* **RECORD SET**:
::::::
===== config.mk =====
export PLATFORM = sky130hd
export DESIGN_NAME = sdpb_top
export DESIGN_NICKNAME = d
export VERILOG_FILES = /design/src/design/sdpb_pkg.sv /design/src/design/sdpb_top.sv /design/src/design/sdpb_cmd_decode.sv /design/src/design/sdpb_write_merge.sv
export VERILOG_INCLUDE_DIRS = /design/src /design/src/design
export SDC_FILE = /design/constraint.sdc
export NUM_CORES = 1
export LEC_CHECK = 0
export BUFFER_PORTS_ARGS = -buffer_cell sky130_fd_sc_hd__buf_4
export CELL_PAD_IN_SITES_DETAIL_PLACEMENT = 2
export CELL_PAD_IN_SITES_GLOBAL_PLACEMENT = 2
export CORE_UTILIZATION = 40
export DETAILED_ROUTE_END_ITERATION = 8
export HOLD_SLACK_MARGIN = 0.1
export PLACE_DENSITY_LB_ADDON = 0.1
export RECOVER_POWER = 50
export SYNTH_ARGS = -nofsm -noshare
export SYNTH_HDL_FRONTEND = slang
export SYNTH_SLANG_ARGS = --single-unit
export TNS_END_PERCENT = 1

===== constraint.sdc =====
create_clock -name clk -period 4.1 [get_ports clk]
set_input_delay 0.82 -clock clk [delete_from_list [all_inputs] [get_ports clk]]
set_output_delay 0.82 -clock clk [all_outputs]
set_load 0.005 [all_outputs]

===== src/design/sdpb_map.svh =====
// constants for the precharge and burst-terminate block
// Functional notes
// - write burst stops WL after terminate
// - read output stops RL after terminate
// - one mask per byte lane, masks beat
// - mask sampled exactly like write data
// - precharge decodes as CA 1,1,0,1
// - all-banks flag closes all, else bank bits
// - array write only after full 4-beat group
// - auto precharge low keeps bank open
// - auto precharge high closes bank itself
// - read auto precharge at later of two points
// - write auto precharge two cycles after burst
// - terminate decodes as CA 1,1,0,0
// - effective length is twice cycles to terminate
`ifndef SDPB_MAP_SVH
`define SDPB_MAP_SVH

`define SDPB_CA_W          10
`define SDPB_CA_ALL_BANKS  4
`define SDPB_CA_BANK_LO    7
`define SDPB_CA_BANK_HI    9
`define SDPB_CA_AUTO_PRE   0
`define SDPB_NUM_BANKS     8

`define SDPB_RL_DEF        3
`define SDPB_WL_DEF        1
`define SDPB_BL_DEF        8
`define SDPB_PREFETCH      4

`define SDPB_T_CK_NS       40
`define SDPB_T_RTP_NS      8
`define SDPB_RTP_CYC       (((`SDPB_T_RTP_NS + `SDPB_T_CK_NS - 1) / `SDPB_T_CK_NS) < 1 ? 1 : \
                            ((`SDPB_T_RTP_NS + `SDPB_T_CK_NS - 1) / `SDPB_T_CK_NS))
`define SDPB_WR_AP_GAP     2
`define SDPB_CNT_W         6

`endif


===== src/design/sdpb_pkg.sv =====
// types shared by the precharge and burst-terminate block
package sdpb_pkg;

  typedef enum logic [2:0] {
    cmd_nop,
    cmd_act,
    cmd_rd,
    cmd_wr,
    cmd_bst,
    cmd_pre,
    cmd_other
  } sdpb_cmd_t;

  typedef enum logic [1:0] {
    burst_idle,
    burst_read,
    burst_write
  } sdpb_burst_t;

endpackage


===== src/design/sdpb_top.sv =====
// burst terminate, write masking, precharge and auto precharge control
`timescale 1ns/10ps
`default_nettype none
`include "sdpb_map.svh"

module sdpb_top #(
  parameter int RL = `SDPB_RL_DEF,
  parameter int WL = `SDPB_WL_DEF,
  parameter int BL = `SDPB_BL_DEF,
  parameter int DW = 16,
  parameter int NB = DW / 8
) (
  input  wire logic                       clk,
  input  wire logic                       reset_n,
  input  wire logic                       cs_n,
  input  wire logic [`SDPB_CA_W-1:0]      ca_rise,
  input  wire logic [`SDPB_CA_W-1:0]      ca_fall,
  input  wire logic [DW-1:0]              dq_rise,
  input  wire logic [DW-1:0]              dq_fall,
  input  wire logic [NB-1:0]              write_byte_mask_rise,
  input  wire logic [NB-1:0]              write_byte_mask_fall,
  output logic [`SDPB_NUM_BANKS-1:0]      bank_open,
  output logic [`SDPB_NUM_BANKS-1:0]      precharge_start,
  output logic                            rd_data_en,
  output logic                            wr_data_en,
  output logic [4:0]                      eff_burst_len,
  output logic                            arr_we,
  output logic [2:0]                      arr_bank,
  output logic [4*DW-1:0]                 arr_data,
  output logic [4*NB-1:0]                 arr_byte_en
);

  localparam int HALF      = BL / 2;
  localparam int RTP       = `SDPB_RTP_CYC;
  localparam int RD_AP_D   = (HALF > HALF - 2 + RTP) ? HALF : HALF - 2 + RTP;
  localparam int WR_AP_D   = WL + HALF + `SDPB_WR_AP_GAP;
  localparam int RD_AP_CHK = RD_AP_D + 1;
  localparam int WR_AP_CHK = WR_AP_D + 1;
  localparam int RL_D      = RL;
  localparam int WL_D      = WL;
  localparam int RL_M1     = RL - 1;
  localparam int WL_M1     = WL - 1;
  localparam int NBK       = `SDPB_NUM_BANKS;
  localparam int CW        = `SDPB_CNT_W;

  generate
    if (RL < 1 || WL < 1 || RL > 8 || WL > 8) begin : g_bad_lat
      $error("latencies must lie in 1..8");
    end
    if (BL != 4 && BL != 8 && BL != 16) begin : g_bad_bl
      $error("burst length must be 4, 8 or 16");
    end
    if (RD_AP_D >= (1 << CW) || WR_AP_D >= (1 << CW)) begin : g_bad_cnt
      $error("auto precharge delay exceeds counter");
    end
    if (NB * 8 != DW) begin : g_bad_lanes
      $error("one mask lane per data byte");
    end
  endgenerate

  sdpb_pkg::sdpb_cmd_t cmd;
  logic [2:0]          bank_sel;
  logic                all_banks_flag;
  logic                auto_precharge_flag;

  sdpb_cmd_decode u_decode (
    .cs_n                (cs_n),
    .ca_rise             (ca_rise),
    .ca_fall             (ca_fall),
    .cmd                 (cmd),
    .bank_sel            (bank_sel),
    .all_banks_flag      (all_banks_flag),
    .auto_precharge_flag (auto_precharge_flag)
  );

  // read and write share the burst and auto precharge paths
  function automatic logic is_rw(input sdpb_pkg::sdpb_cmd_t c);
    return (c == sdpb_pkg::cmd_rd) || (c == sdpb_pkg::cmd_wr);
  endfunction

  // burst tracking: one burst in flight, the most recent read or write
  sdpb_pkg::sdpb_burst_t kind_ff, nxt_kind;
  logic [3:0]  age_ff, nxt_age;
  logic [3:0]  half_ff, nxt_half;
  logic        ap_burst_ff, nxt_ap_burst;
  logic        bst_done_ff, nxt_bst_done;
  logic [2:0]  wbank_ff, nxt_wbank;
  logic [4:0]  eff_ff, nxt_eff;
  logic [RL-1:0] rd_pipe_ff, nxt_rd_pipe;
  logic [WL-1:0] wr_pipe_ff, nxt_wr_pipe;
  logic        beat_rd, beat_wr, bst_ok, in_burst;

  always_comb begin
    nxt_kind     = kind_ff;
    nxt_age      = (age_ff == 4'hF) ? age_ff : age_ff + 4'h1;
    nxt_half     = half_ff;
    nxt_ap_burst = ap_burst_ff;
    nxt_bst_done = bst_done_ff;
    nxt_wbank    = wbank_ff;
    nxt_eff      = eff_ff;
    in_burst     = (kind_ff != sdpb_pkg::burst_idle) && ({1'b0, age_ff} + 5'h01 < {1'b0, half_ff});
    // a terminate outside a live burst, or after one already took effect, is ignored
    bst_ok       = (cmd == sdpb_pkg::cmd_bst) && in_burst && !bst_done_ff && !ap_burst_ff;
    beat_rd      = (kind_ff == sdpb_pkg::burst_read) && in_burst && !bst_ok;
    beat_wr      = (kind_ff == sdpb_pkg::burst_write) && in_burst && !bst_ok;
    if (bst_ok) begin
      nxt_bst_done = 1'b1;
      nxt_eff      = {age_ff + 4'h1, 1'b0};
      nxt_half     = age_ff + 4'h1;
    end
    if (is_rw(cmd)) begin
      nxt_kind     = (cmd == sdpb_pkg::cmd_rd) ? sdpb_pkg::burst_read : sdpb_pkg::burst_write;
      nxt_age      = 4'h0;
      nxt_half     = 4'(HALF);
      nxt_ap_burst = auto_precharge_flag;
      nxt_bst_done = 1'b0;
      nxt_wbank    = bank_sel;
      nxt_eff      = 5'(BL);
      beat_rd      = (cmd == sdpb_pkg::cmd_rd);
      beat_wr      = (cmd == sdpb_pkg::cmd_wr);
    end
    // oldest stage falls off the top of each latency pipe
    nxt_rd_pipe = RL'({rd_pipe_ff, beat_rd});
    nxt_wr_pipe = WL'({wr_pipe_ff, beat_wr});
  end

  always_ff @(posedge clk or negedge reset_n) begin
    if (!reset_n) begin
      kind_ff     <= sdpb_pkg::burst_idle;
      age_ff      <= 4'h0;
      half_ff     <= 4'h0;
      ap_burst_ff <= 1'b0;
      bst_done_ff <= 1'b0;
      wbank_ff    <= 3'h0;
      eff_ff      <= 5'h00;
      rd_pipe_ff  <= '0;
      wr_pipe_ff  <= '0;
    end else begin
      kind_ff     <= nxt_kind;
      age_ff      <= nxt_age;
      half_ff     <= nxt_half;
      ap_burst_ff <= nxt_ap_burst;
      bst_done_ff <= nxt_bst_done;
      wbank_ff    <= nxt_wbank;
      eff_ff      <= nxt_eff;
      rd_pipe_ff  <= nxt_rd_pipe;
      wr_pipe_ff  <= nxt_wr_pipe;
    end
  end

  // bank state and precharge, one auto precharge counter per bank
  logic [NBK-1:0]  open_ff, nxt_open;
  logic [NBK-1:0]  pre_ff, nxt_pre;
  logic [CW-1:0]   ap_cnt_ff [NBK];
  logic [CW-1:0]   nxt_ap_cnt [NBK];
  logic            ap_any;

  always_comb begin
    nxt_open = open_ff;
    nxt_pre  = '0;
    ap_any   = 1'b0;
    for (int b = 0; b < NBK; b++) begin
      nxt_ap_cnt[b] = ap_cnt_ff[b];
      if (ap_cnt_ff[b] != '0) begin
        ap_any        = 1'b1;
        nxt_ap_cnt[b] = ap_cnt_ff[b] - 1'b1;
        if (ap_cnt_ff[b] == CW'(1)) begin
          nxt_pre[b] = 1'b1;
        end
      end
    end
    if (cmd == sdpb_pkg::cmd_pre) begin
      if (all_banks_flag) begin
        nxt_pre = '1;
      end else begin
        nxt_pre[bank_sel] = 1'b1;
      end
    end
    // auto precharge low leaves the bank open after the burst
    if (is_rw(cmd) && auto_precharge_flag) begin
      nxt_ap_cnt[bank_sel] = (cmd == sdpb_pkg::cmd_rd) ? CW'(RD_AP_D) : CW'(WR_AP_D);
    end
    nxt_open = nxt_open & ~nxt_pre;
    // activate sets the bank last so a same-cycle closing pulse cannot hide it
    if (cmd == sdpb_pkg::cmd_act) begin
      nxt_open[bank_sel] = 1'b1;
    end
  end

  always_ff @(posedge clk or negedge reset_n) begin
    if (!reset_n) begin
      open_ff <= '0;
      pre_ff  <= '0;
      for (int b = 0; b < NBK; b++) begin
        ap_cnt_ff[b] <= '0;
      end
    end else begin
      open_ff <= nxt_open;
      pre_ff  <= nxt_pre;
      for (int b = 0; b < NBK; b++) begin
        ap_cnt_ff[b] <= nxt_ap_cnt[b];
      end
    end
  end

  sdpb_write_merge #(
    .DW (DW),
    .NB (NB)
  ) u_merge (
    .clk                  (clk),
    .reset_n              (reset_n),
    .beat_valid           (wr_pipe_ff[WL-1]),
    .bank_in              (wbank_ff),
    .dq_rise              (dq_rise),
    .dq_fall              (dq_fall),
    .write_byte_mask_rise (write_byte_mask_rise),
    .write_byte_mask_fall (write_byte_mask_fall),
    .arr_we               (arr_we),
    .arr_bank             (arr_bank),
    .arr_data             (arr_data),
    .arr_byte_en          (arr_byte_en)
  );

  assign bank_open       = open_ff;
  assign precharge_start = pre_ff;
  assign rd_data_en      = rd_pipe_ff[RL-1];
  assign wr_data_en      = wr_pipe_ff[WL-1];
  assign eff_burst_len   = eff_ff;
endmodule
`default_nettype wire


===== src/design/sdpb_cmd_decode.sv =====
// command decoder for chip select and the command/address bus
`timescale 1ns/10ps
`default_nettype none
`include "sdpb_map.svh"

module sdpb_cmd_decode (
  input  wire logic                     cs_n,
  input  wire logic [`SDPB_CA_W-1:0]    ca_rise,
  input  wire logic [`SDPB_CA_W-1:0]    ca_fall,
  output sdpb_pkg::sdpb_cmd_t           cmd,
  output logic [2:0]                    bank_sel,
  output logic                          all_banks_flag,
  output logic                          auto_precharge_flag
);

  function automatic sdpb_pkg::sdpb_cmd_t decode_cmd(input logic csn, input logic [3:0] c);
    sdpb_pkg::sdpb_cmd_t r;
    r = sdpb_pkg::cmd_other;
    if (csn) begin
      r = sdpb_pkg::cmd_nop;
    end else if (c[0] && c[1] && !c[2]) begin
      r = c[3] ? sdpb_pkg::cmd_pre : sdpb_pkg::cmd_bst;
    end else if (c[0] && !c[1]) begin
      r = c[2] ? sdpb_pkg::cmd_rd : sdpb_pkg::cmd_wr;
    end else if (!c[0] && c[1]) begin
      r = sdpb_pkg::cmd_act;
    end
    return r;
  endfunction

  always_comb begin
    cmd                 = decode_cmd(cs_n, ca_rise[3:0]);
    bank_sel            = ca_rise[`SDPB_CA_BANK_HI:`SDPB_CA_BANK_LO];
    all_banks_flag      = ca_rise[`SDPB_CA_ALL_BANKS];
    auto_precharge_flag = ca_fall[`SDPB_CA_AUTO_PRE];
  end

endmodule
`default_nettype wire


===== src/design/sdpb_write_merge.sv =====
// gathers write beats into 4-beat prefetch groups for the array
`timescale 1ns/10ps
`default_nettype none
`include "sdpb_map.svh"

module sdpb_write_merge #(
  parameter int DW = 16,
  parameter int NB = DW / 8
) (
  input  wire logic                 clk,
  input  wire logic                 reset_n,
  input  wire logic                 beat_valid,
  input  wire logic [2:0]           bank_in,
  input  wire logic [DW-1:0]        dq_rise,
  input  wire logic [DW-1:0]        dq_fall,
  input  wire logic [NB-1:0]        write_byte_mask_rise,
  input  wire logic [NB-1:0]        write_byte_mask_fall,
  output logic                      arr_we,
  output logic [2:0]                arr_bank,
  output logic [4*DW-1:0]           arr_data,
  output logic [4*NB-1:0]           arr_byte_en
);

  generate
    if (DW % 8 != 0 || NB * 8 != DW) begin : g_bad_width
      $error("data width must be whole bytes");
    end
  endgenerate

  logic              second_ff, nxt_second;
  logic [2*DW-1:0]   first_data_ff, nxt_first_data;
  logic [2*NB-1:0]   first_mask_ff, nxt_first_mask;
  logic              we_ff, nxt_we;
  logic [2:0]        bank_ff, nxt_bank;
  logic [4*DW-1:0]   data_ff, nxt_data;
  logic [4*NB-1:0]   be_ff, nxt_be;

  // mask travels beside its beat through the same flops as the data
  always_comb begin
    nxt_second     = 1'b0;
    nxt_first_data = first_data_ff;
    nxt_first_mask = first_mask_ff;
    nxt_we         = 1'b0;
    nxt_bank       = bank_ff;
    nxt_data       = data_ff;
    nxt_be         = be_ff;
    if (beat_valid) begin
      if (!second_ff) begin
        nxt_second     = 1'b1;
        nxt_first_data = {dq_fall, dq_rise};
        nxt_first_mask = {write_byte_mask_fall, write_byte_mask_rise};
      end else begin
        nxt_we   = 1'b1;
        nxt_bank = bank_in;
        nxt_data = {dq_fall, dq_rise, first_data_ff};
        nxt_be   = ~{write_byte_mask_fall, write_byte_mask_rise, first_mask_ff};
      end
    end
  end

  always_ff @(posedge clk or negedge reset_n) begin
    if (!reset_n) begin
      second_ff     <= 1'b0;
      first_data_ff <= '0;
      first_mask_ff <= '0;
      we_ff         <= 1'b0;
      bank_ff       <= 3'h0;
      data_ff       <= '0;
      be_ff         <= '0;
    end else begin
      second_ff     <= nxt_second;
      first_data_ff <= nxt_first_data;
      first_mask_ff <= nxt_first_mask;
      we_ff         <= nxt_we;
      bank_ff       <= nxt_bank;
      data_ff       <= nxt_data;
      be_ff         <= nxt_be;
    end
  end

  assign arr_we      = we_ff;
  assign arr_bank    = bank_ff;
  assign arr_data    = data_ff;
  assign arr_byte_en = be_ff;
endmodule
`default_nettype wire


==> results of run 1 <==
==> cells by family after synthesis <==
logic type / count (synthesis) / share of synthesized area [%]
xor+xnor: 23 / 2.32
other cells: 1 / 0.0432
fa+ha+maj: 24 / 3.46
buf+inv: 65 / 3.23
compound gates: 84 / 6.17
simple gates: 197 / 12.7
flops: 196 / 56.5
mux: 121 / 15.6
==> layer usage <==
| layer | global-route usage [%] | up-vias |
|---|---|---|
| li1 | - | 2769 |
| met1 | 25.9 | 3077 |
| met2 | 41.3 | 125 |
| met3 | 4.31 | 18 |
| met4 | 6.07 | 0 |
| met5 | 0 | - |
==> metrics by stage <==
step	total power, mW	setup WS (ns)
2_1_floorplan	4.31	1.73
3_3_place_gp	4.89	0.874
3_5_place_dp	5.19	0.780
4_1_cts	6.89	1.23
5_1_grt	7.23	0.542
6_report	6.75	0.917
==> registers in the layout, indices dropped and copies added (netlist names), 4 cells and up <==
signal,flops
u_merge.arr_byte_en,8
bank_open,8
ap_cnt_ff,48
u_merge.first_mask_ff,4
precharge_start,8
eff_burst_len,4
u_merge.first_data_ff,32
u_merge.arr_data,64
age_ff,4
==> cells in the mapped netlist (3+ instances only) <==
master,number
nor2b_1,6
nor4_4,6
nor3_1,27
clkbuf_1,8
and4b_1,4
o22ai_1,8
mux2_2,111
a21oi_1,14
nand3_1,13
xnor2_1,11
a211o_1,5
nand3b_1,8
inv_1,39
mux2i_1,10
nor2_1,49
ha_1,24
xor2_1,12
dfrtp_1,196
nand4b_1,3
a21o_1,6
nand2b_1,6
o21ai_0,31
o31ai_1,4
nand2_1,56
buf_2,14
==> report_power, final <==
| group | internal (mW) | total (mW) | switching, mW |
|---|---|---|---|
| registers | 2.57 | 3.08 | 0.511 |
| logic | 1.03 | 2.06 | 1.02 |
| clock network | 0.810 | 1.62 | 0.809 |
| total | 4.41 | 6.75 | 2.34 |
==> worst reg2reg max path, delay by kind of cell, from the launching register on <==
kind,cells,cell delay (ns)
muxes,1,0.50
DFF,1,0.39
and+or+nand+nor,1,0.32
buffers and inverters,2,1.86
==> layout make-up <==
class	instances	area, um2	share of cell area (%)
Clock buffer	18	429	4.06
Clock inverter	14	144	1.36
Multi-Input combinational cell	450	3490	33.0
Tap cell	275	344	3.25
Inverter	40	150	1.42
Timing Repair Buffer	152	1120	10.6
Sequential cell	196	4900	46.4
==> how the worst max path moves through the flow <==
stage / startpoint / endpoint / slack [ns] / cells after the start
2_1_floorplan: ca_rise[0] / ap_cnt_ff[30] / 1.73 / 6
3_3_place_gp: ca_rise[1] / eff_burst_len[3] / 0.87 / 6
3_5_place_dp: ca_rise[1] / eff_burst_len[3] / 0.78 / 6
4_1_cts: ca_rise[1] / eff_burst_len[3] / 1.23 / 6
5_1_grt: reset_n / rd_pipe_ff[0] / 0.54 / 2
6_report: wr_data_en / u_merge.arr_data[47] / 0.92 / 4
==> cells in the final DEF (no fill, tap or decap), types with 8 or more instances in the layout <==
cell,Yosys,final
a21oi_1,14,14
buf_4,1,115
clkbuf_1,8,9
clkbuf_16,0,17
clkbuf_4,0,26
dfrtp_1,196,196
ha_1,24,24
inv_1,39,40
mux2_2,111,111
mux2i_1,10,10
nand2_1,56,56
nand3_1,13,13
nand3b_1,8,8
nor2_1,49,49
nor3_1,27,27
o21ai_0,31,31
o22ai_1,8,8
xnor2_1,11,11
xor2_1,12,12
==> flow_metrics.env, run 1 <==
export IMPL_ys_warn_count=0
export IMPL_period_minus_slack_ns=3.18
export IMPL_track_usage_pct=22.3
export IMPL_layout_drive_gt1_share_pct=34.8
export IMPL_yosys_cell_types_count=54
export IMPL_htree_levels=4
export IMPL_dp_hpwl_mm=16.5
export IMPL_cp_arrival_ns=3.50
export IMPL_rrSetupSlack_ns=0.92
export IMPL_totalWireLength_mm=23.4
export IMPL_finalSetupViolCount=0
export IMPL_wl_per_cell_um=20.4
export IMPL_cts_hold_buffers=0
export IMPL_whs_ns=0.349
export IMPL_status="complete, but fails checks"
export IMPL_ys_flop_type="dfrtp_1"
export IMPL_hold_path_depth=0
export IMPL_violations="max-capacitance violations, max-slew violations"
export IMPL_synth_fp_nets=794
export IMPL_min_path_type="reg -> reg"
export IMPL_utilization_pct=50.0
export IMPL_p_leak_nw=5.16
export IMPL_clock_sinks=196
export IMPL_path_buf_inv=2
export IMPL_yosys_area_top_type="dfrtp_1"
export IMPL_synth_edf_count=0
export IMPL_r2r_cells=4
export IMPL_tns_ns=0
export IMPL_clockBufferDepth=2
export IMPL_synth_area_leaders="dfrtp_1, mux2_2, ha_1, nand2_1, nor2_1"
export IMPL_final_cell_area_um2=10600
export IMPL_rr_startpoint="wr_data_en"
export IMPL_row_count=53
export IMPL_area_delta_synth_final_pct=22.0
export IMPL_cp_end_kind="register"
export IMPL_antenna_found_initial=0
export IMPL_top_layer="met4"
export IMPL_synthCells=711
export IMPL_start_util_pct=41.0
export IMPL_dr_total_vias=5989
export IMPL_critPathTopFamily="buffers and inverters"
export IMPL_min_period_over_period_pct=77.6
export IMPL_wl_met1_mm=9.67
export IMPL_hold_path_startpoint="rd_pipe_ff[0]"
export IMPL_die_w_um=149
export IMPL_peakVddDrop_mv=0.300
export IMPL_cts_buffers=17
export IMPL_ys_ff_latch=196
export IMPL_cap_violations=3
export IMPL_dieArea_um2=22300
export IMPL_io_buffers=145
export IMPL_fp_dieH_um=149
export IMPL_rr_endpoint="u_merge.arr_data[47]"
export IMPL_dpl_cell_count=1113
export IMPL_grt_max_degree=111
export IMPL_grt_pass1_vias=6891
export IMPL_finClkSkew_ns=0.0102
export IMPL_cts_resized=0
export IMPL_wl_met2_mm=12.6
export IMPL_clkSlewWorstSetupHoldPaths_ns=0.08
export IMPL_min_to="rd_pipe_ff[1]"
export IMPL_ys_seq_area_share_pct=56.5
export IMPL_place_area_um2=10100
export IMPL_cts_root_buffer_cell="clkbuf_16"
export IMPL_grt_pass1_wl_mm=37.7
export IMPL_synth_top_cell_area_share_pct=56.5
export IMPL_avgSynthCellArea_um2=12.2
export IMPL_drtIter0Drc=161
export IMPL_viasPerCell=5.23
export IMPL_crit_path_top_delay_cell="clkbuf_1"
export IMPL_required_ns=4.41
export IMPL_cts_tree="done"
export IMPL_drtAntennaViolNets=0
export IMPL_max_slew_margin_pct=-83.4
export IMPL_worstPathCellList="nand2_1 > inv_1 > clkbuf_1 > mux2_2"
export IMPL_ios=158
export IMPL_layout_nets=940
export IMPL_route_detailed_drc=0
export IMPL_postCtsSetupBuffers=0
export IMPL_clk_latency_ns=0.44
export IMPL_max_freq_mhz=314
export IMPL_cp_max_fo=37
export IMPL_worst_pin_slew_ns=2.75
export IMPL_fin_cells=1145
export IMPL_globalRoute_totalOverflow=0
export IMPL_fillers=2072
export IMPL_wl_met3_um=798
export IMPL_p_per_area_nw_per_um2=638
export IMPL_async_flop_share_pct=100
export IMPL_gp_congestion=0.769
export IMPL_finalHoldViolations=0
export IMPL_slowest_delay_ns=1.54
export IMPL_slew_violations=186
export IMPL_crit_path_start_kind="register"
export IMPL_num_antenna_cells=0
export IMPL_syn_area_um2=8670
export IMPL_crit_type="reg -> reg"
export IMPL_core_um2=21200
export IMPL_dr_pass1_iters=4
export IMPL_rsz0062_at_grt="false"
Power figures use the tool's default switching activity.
::::::
* **WHAT NEEDS TO BE DONE**: Repeat, word for word, the lines above between the line holding "export IMPL_totalWireLength_mm=23.4" and the line holding "export IMPL_dpl_cell_count=1113", inclusive; omit everything else.

* **FINAL ANSWER**:
export IMPL_totalWireLength_mm=23.4
export IMPL_finalSetupViolCount=0
export IMPL_wl_per_cell_um=20.4
export IMPL_cts_hold_buffers=0
export IMPL_whs_ns=0.349
export IMPL_status="complete, but fails checks"
export IMPL_ys_flop_type="dfrtp_1"
export IMPL_hold_path_depth=0
export IMPL_violations="max-capacitance violations, max-slew violations"
export IMPL_synth_fp_nets=794
export IMPL_min_path_type="reg -> reg"
export IMPL_utilization_pct=50.0
export IMPL_p_leak_nw=5.16
export IMPL_clock_sinks=196
export IMPL_path_buf_inv=2
export IMPL_yosys_area_top_type="dfrtp_1"
export IMPL_synth_edf_count=0
export IMPL_r2r_cells=4
export IMPL_tns_ns=0
export IMPL_clockBufferDepth=2
export IMPL_synth_area_leaders="dfrtp_1, mux2_2, ha_1, nand2_1, nor2_1"
export IMPL_final_cell_area_um2=10600
export IMPL_rr_startpoint="wr_data_en"
export IMPL_row_count=53
export IMPL_area_delta_synth_final_pct=22.0
export IMPL_cp_end_kind="register"
export IMPL_antenna_found_initial=0
export IMPL_top_layer="met4"
export IMPL_synthCells=711
export IMPL_start_util_pct=41.0
export IMPL_dr_total_vias=5989
export IMPL_critPathTopFamily="buffers and inverters"
export IMPL_min_period_over_period_pct=77.6
export IMPL_wl_met1_mm=9.67
export IMPL_hold_path_startpoint="rd_pipe_ff[0]"
export IMPL_die_w_um=149
export IMPL_peakVddDrop_mv=0.300
export IMPL_cts_buffers=17
export IMPL_ys_ff_latch=196
export IMPL_cap_violations=3
export IMPL_dieArea_um2=22300
export IMPL_io_buffers=145
export IMPL_fp_dieH_um=149
export IMPL_rr_endpoint="u_merge.arr_data[47]"
export IMPL_dpl_cell_count=1113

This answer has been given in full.